> Your assignment: For the material below, return exactly the lines starting at the line containing "with buffers: 6" and ending at the line containing "Path buffers: 2", both ends included, and no others.

> Task input:

`src/rtl/crc15_pkg.sv`:
```
package crc15_pkg;

  // Check register width and the arithmetic constants of the frame check
  localparam int unsigned CRC_W = 15;
  localparam logic [CRC_W-1:0] CRC_POLY   = 15'h0F9D;
  localparam logic [CRC_W-1:0] CRC_PRESET = 15'h7FFF;
  localparam logic [CRC_W-1:0] CRC_XOROUT = 15'h7FFF;

  // Frame tracking state of the accumulator
  typedef enum logic {
    FR_CLOSED = 1'b0,
    FR_OPEN   = 1'b1
  } frame_e;

endpackage

```
`src/rtl/crc15_rst_sync.sv`:
```
module crc15_rst_sync #(
  parameter int unsigned STAGES = 2
) (
  input  logic clk_i,
  input  logic rst_ni,
  output logic rst_no
);

  localparam int unsigned LAST = STAGES - 1;

  logic [STAGES-1:0] sync_q;
  logic [STAGES-1:0] sync_d;

  // Shift a one in from the bottom; assertion is immediate, release waits
  always_comb begin
    sync_d = {sync_q[STAGES-2:0], 1'b1};
  end

  always_ff @(posedge clk_i or negedge rst_ni) begin
    if (!rst_ni) begin
      sync_q <= '0;
    end else begin
      sync_q <= sync_d;
    end
  end

  assign rst_no = sync_q[LAST];

endmodule

```
`src/rtl/crc15_lfsr_step.sv`:
```
module crc15_lfsr_step #(
  parameter int unsigned   W    = 15,
  parameter logic [W-1:0]  POLY = '0
) (
  input  logic [W-1:0] crc_i,
  input  logic         bit_i,
  output logic [W-1:0] crc_o
);

  localparam int unsigned TOP = W - 1;

  logic fb;

  // Feedback is the incoming bit against the outgoing top bit
  assign fb = bit_i ^ crc_i[TOP];

  // One tap per register bit; the polynomial picks where feedback lands
  for (genvar i = 0; i < W; i++) begin : gen_tap
    if (i == 0) begin : gen_lsb
      assign crc_o[i] = fb & POLY[i];
    end else begin : gen_upper
      assign crc_o[i] = crc_i[i-1] ^ (fb & POLY[i]);
    end
  end

endmodule

```
`src/rtl/crc15_accum.sv`:
```
module crc15_accum
  import crc15_pkg::*;
#(
  parameter int unsigned  W      = 15,
  parameter logic [W-1:0] POLY   = '0,
  parameter logic [W-1:0] PRESET = '1,
  parameter logic [W-1:0] XOROUT = '1
) (
  input  logic         clk_i,
  input  logic         rst_ni,
  input  logic         sof_i,
  input  logic         bit_vld_i,
  input  logic         bit_i,
  input  logic         fin_i,
  output logic [W:0]   word_o,
  output logic         done_o,
  output logic         load_o,
  output logic [W:0]   load_word_o
);

  localparam int unsigned WORD_W = W + 1;

  frame_e             st_q, st_d;
  logic [W-1:0]       crc_q, crc_d;
  logic [WORD_W-1:0]  word_q, word_d;
  logic               done_q, done_d;
  logic               en;
  logic               take;
  logic [W-1:0]       step_base;
  logic [W-1:0]       stepped;
  logic [W-1:0]       tail;

  // A start presets before the bit of the same cycle is applied
  assign step_base = sof_i ? PRESET : crc_q;

  crc15_lfsr_step #(
    .W    (W),
    .POLY (POLY)
  ) u_step (
    .crc_i (step_base),
    .bit_i (bit_i),
    .crc_o (stepped)
  );

  // Register content including a bit that arrives with the finish pulse
  assign tail = bit_vld_i ? stepped : crc_q;

  always_comb begin
    st_d   = st_q;
    crc_d  = crc_q;
    word_d = word_q;
    done_d = 1'b0;
    take   = 1'b0;
    if (sof_i) begin
      st_d   = FR_OPEN;
      word_d = '0;
      crc_d  = bit_vld_i ? stepped : PRESET;
    end else if (st_q == FR_OPEN) begin
      if (bit_vld_i) begin
        crc_d = stepped;
      end
      if (fin_i) begin
        st_d   = FR_CLOSED;
        word_d = {tail ^ XOROUT, 1'b0};
        done_d = 1'b1;
        take   = 1'b1;
      end
    end
  end

  // Clock enable: only a start or activity in an open frame moves state
  assign en = sof_i | ((st_q == FR_OPEN) & (bit_vld_i | fin_i));

  always_ff @(posedge clk_i or negedge rst_ni) begin
    if (!rst_ni) begin
      st_q   <= FR_CLOSED;
      crc_q  <= PRESET;
      word_q <= '0;
    end else if (en) begin
      st_q   <= st_d;
      crc_q  <= crc_d;
      word_q <= word_d;
    end
  end

  always_ff @(posedge clk_i or negedge rst_ni) begin
    if (!rst_ni) begin
      done_q <= 1'b0;
    end else begin
      done_q <= done_d;
    end
  end

  assign word_o      = word_q;
  assign done_o      = done_q;
  assign load_o      = take;
  assign load_word_o = word_d;

endmodule

```
`src/rtl/crc15_serializer.sv`:
```
module crc15_serializer #(
  parameter int unsigned WORD_W = 16
) (
  input  logic              clk_i,
  input  logic              rst_ni,
  input  logic              load_i,
  input  logic [WORD_W-1:0] word_i,
  input  logic              abort_i,
  output logic              vld_o,
  output logic              bit_o
);

  localparam int unsigned CNT_W = $clog2(WORD_W);
  localparam logic [CNT_W-1:0] CNT_LAST = CNT_W'(WORD_W - 1);

  logic [WORD_W-1:0] sh_q, sh_d;
  logic [CNT_W-1:0]  cnt_q, cnt_d;
  logic              vld_q, vld_d;
  logic              en;

  always_comb begin
    sh_d  = sh_q;
    cnt_d = cnt_q;
    vld_d = vld_q;
    if (abort_i) begin
      sh_d  = '0;
      cnt_d = '0;
      vld_d = 1'b0;
    end else if (load_i) begin
      sh_d  = word_i;
      cnt_d = CNT_LAST;
      vld_d = 1'b1;
    end else if (vld_q) begin
      sh_d = {sh_q[WORD_W-2:0], 1'b0};
      if (cnt_q == '0) begin
        vld_d = 1'b0;
      end else begin
        cnt_d = cnt_q - 1'b1;
      end
    end
  end

  assign en = abort_i | load_i | vld_q;

  always_ff @(posedge clk_i or negedge rst_ni) begin
    if (!rst_ni) begin
      sh_q  <= '0;
      cnt_q <= '0;
      vld_q <= 1'b0;
    end else if (en) begin
      sh_q  <= sh_d;
      cnt_q <= cnt_d;
      vld_q <= vld_d;
    end
  end

  assign vld_o = vld_q;
  assign bit_o = sh_q[WORD_W-1] & vld_q;

endmodule

```
`src/rtl/crc15_fcs_gen.sv`:
```
module crc15_fcs_gen
  import crc15_pkg::*;
#(
  parameter int unsigned      W           = CRC_W,
  parameter logic [W-1:0]     POLY        = CRC_POLY,
  parameter logic [W-1:0]     PRESET      = CRC_PRESET,
  parameter logic [W-1:0]     XOROUT      = CRC_XOROUT,
  parameter int unsigned      SYNC_STAGES = 2
) (
  input  logic        clk_i,
  input  logic        rst_ni,
  input  logic        sof_i,
  input  logic        bit_vld_i,
  input  logic        bit_i,
  input  logic        fin_i,
  output logic [15:0] chk_word_o,
  output logic        done_o,
  output logic        ser_vld_o,
  output logic        ser_bit_o
);

  localparam int unsigned WORD_W = W + 1;

  logic              rst_n_int;
  logic              load;
  logic [WORD_W-1:0] load_word;
  logic [WORD_W-1:0] word;

  crc15_rst_sync #(
    .STAGES (SYNC_STAGES)
  ) u_rst_sync (
    .clk_i  (clk_i),
    .rst_ni (rst_ni),
    .rst_no (rst_n_int)
  );

  crc15_accum #(
    .W      (W),
    .POLY   (POLY),
    .PRESET (PRESET),
    .XOROUT (XOROUT)
  ) u_accum (
    .clk_i       (clk_i),
    .rst_ni      (rst_n_int),
    .sof_i       (sof_i),
    .bit_vld_i   (bit_vld_i),
    .bit_i       (bit_i),
    .fin_i       (fin_i),
    .word_o      (word),
    .done_o      (done_o),
    .load_o      (load),
    .load_word_o (load_word)
  );

  crc15_serializer #(
    .WORD_W (WORD_W)
  ) u_ser (
    .clk_i   (clk_i),
    .rst_ni  (rst_n_int),
    .load_i  (load),
    .word_i  (load_word),
    .abort_i (sof_i),
    .vld_o   (ser_vld_o),
    .bit_o   (ser_bit_o)
  );

  assign chk_word_o = word;

endmodule

```
`config.mk`:
```
export PLATFORM = sky130hd
export DESIGN_NAME = crc15_fcs_gen
export DESIGN_NICKNAME = d
export VERILOG_FILES = /design/src/rtl/crc15_pkg.sv /design/src/rtl/crc15_rst_sync.sv /design/src/rtl/crc15_lfsr_step.sv /design/src/rtl/crc15_accum.sv /design/src/rtl/crc15_serializer.sv /design/src/rtl/crc15_fcs_gen.sv
export SDC_FILE = /design/constraint.sdc
export NUM_CORES = 1
export LEC_CHECK = 0
export BUFFER_PORTS_ARGS = -buffer_cell sky130_fd_sc_hd__buf_2
export CAP_MARGIN = 15
export CORE_ASPECT_RATIO = 1.75
export CORE_MARGIN = 5
export CORE_UTILIZATION = 60
export CTS_BUF_LIST = sky130_fd_sc_hd__clkbuf_16
export CTS_CLUSTER_DIAMETER = 150
export DETAILED_ROUTE_END_ITERATION = 6
export HOLD_SLACK_MARGIN = 0.03
export PLACE_DENSITY = 0.79
export SYNTH_ARGS = -nofsm -noshare
export SYNTH_HDL_FRONTEND = slang
export SYNTH_SLANG_ARGS = --single-unit
```
`constraint.sdc`:
```
create_clock -name clk_i -period 3.35 [get_ports clk_i]
set_input_delay 0.67 -clock clk_i [delete_from_list [all_inputs] [get_ports clk_i]]
set_output_delay 0.67 -clock clk_i [all_outputs]
set_load 0.1 [all_outputs]
```
=== Yosys cells after proc, flatten, opt, wreduce, memory -nomap -nowiden ===
Index checks and enable logic that the tools add are counted.

* Flip-flop bits (word level): 56
* Input bits: 6
* Output and inout port bits: 19
* Logic and storage cells: 57

* Add/sub/neg operators: 1
* Eq/ne operators: 1
* Muxes and demuxes: 25
* Bitwise gates (word level): 16
* Reductions and logical operators: 6

{| class="wikitable"
|+ Operator list
! operator !! count
|-
| two-way mux 16 bit || 6
|-
| two-way mux 15 bit || 5
|-
| two-way mux 4 bit || 4
|-
| inverter 15 bit || 1
|-
| two-way mux 1 bit || 10
|-
| XOR 1 bit || 9
|-
| logical NOT 4 bit || 1
|-
| OR 1 bit || 4
|-
| AND reduction 2 bit || 2
|-
| subtractor 4 x 1 -> 4 bit (second input constant) || 1
|-
| inequality test 3 bit (second input constant) || 1
|-
| AND reduction 3 bit || 1
|-
| nonzero test 3 bit || 1
|-
| AND 1 bit || 2
|-
| nonzero test 2 bit || 1
|}

=== Logic depth before layout (Yosys ltp) ===
* Depth after elaboration: 10
* Gate-level depth with buffers: 6
* Gate-level depth less buffers: 5

=== Modules after synthesis ===
A second synthesis with hierarchy kept.

* Cells, all modules: 265
* Area, all modules: 3035.4 um^2

{| class="wikitable"
|+ Modules (own cells, without submodules)
! module !! instances !! cells an instance !! area each (um^2) !! sequential area each (um^2)
|-
| crc15_accum || 1 || 129 || 1622.8 || 844.6
|-
| crc15_serializer || 1 || 115 || 1084.8 || 525.5
|-
| crc15_lfsr_step || 1 || 18 || 274.0 || 0.0
|-
| crc15_rst_sync || 1 || 3 || 53.8 || 50.0
|}

=== Worst setup path after synthesis ===
OpenSTA, ideal clock, no wires.

* Kind: register to output
* Start: register u_ser.vld_q (netlist: u_ser.vld_o)
* End: output port ser_bit_o
* Data arrival time: 2273 ps
* Data required time: 2680 ps
* Path slack: 407 ps
* Stages on the path, launching flop included: 4
* Path buffers: 2
* Cells stage by stage: dfrtp_1 buf_2 clkbuf_1 and2_1

* Cells in the longest elaborated chain, start to end: 1

{| class="wikitable"
|+ RTL lines
! what !! RTL line !! source
|-
| start, declared || crc15_serializer.sv:18 || <nowiki>logic vld_q, vld_d;</nowiki>
|-
| start signal, assigned || crc15_serializer.sv:53 || <nowiki>vld_q <= vld_d;</nowiki>
|-
| AND 1 bit || crc15_serializer.sv:58 || <nowiki>assign bit_o = sh_q[WORD_W-1] & vld_q;</nowiki>
|-
| end, declared || crc15_fcs_gen.sv:19 || <nowiki>output logic ser_bit_o</nowiki>
|}

Every way passes these cells.

=== Final worst setup path ===
Ends and elaborated chain as after synthesis.

==> results.ini <==
[outcome]
status=complete, no violations

[route]
vias=2081
wl_mm=5.698
drt_iter0_markers=92
route.detailed.drc=0
first_pass_iters=4
wl_per_cell_um=16.61
vias_per_cell=6.067
ant_nets=0

[cts]
cts_tree=yes
clock_latency_ps=290
htree_levels=2
numCtsBuffers=5
cts_setup_buffers=0
cts_root_buf=clkbuf_16
cts.path.max_buffers=2
clock-sinks=56
cts_resized=0
cts_hold_buf=0
clkTransAtPathRegs_ps=70

[sta]
slew_violations=0
hold_viol=0
clock.fmax_mhz=395.7
setup_viol=0
rsz0062_at_grt=false
fin_worst_skew_ps=4.855
final.setup.tns_ps=0
fin_crit_sh_pct=75.44
fin_ws_ps=822.7
min_period_ps=2527
worst_slew_margin_rel_pct=41.15
worst_pin_slew_ps=882.7

[pwr]
p_leak_uw=0.001463
finalPower_uw=1689
ir_drop_uv=474.7
p_per_area_mw_per_mm2=536.2

[yosys]
ys_seq_area_share_pct=48.57
ys_types=37
synth_area_per_cell_um2=10.44
synth_top_area_share_pct=35.09
syn-cell-area_mm2=0.002924
synth_warnings=0
syn_inst=280
synth_top_cell_by_area=dfrtp_1
synth-seq-cells=56
syn_nets=287
synth_top_cells_by_area=dfrtp_1, dfstp_2, xnor3_1, nand2_1, mux2i_1

[floorplanning]
die_area_mm2=0.006425
row_count=33
die_x_um=62.77
io_pins=25
die_h_um=102.4
start_util_pct=62.12
core_mm2=0.004707

[final_layout]
antenna_cells=0
nFillCells=395
drive_above_1_share_pct=20.27
nets=297
syn_to_final_growth_pct=7.745

[global_route]
grt_max_degree=52
grt_use_total_pct=19.46
grt_pass1_wl_mm=10.09
antenna_found_initial=0
gr-total-overflow=0
grt_pass1_vias=2099

[setup_path]
critPathMaxStageDelay_ps=920
path_class=reg -> out
path_max_fanout=29
crit_path_end_kind=output pin
cp_slowest_cell=dfrtp_1
worstPathCellList=and2_1 > buf_2
critPathLaunchType=flop
worst-endpoint-required_ps=2680
arrival_ps=1860

[placed_design]
port_buffers=24
dp_hpwl_mm=3.880
pre_cts_ws_ps=1110
gp_congestion=0.8009

[min_path]
hp-class=in -> async

[flow_run]
drv_cap=0

[cells in the mapped netlist, drive strengths merged]
| library cell | instances |
|---|---|
| a31oi | 1 |
| conb | 1 |
| nor4b | 2 |
| dfstp | 15 |
| xor2 | 8 |
| xnor3 | 8 |
| a21o | 2 |
| or3 | 1 |
| or3b | 1 |
| nand2 | 45 |
| clkbuf | 11 |
| and2 | 3 |
| nor2 | 24 |
| nor2b | 6 |
| a21oi | 23 |
| a211oi | 14 |
| nor3b | 1 |
| nand2b | 3 |
| mux2i | 15 |
| nand3 | 1 |
| a311o | 1 |
| dfrtp | 41 |
| or2b | 1 |
| ha | 1 |
| a311oi | 2 |
| mux2 | 10 |
| a2111oi | 10 |
| o211ai | 3 |
| o21ai | 1 |
| and4 | 2 |
| nand3b | 6 |
| nand4b | 1 |
| inv | 4 |
| buf | 12 |
[per-stage QoR]
stage	util (%)	instances	hold slack (ps)	area, µm²
after detailed placement	63.90	335	306.6	3008
after global routing	66.93	343	144.1	3151
after floorplan	-	280	331.2	2924
final	66.93	343	147.5	3151
after CTS	66.93	343	147.5	3151
after global placement	63.90	335	295.4	3008
[kinds of logic (layout without fill, tap and decap cells)]
kind of cell,Yosys count,in the layout,share of synthesized area (%)
mux,25,25,8.986
compound gates,57,57,13.14
other cells,1,1,0.1282
xor+xnor,16,16,8.558
buf+inv,27,38,4.535
simple gates,97,97,15.66
flops,56,56,48.57
fa+ha+maj,1,1,0.4278
[report_power, final]
group	total, µW	switching [µW]	leakage [µW]	internal [µW]
Clock	511	234	0.0000716	276
Sequential	817	69.2	0.000702	748
Combinational	361	231	0.000690	130
Total	1690	535	0.00146	1150
[final timing paths]
kind,cells after the start,to,from,slack (ps)
setup / recovery,2,ser_bit_o,u_ser.vld_o,820
hold / removal,1,u_rst_sync.sync_q[0],rst_ni,150
setup reg to reg,3,u_accum.word_o[4],u_accum.crc_q[14],1490
hold reg to reg,0,u_accum.word_o[7],u_rst_sync.sync_q[1],290
max in group asynchronous,1,u_ser.sh_q[3],u_rst_sync.sync_q[1],2290
min in group clk_i,0,u_rst_sync.sync_q[1],u_rst_sync.sync_q[0],350
[cell type report]
type / instances / area, µm² / share of cell area (%)
multi-input cells: 197 / 1371 / 43.53
flip-flops and latches: 56 / 1421 / 45.12
well taps: 52 / 65.06 / 2.065
clock buffers: 5 / 125.1 / 3.971
clock inverters: 3 / 17.52 / 0.5560
inverters: 4 / 15.01 / 0.4766
repair buffers: 26 / 135.1 / 4.289
[cell usage in the layout (no fill, tap or decap), types with 4 or more instances in the layout]
| cell type | count |
|---|---|
| xor2_1 | 8 |
| mux2_2 | 10 |
| nor2_1 | 24 |
| a2111oi_0 | 10 |
| dfstp_2 | 15 |
| dfrtp_1 | 40 |
| nand2_1 | 45 |
| nor2b_1 | 6 |
| a211oi_1 | 14 |
| a21oi_1 | 23 |
| nand3b_1 | 6 |
| mux2i_1 | 15 |
| buf_2 | 24 |
| clkbuf_16 | 5 |
| xnor3_1 | 8 |
| inv_1 | 4 |
[sequential cells by signal, indices dropped and copies added (netlist names)]
register           count
u_accum.crc_q         15
u_accum.done_o         1
u_accum.st_q           1
u_accum.word_o        16
u_rst_sync.sync_q      2
u_ser.cnt_q            4
u_ser.sh_q            16
u_ser.vld_o            1
[metal layers]
layer / share of wire (%) / vias to the layer above / track usage [%]
li1: - / 1008 / -
met1: 41 / 1026 / 23.87
met2: 54 / 39 / 35.14
met3: 2.9 / 8 / 2.200
met4: 1.8 / 0 / 7.190
met5: 0 / - / 0
[worst max-delay path, delay by kind of cell, from the launching register on]
family                 cells  cell delay (ps)
buffers and inverters      1              420
flip-flops                 1              920
AND/OR/NAND/NOR            1              220
Note: power is estimated with default switching activity, not from simulation.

> Task output:
* Gate-level depth with buffers: 6
* Gate-level depth less buffers: 5

=== Modules after synthesis ===
A second synthesis with hierarchy kept.

* Cells, all modules: 265
* Area, all modules: 3035.4 um^2

{| class="wikitable"
|+ Modules (own cells, without submodules)
! module !! instances !! cells an instance !! area each (um^2) !! sequential area each (um^2)
|-
| crc15_accum || 1 || 129 || 1622.8 || 844.6
|-
| crc15_serializer || 1 || 115 || 1084.8 || 525.5
|-
| crc15_lfsr_step || 1 || 18 || 274.0 || 0.0
|-
| crc15_rst_sync || 1 || 3 || 53.8 || 50.0
|}

=== Worst setup path after synthesis ===
OpenSTA, ideal clock, no wires.

* Kind: register to output
* Start: register u_ser.vld_q (netlist: u_ser.vld_o)
* End: output port ser_bit_o
* Data arrival time: 2273 ps
* Data required time: 2680 ps
* Path slack: 407 ps
* Stages on the path, launching flop included: 4
* Path buffers: 2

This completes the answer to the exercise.